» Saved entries
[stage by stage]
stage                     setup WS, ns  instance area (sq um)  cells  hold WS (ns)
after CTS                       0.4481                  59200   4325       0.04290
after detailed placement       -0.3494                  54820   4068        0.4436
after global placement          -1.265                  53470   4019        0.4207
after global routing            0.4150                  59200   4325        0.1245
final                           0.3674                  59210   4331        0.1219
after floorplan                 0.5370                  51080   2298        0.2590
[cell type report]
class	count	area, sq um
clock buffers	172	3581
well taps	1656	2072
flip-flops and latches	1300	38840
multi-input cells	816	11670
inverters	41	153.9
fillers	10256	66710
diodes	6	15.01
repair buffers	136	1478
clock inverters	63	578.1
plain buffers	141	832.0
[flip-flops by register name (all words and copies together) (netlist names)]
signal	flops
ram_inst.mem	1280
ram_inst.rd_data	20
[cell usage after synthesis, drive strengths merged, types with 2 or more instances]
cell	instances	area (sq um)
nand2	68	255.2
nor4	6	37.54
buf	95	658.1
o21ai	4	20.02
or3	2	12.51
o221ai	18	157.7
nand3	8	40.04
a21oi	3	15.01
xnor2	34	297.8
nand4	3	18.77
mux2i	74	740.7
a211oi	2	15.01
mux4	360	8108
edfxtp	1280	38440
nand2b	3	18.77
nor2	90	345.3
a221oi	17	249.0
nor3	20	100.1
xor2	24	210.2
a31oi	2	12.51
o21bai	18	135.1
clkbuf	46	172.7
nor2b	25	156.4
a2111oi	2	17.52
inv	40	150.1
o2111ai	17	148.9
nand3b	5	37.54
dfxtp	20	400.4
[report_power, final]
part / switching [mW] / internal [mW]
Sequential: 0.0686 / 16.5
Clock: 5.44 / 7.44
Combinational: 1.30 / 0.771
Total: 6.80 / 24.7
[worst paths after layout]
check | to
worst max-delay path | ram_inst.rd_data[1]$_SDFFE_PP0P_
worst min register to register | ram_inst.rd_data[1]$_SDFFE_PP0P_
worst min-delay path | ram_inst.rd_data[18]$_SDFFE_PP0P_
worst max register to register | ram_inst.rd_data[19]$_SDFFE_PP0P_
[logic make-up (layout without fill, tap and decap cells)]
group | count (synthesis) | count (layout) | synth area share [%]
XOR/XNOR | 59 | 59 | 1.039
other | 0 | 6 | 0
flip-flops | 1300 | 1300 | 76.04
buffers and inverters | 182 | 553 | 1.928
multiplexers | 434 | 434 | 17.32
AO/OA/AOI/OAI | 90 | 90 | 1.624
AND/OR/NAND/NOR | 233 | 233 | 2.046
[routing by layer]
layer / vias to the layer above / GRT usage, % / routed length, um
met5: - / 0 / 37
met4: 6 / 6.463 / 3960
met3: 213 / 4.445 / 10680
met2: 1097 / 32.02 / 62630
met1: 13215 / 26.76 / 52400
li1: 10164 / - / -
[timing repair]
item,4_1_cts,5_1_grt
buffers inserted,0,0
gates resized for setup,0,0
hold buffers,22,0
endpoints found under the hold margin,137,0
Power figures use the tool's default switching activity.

==

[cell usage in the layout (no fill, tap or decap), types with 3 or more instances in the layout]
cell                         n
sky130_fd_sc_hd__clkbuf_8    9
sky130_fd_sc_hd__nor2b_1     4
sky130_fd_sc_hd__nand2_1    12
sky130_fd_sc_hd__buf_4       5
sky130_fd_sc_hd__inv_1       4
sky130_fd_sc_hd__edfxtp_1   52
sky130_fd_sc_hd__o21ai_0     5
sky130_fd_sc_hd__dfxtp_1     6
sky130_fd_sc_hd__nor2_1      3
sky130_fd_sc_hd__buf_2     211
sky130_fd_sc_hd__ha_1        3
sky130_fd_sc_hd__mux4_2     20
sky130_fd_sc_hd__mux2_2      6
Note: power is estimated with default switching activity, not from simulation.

---

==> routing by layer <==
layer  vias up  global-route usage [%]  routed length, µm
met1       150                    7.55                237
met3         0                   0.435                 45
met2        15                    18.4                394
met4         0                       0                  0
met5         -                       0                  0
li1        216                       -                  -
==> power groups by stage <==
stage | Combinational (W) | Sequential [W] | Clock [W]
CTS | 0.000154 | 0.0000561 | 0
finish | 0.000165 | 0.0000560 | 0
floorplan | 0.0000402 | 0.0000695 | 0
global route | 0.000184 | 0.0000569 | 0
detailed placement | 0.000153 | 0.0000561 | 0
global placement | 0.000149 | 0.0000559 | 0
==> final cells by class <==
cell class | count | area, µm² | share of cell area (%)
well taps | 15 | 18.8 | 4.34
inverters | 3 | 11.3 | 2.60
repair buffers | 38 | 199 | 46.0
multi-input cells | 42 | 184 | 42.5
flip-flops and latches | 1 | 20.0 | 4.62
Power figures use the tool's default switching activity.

» Work to complete
Nothing but the lines above from the one containing "stage | Combinational" through the one containing "multi-input cells | 42 | 184 | 42.5" should appear in the answer, each repeated exactly.

» Response to the exercise
stage | Combinational (W) | Sequential [W] | Clock [W]
CTS | 0.000154 | 0.0000561 | 0
finish | 0.000165 | 0.0000560 | 0
floorplan | 0.0000402 | 0.0000695 | 0
global route | 0.000184 | 0.0000569 | 0
detailed placement | 0.000153 | 0.0000561 | 0
global placement | 0.000149 | 0.0000559 | 0
==> final cells by class <==
cell class | count | area, µm² | share of cell area (%)
well taps | 15 | 18.8 | 4.34
inverters | 3 | 11.3 | 2.60
repair buffers | 38 | 199 | 46.0
multi-input cells | 42 | 184 | 42.5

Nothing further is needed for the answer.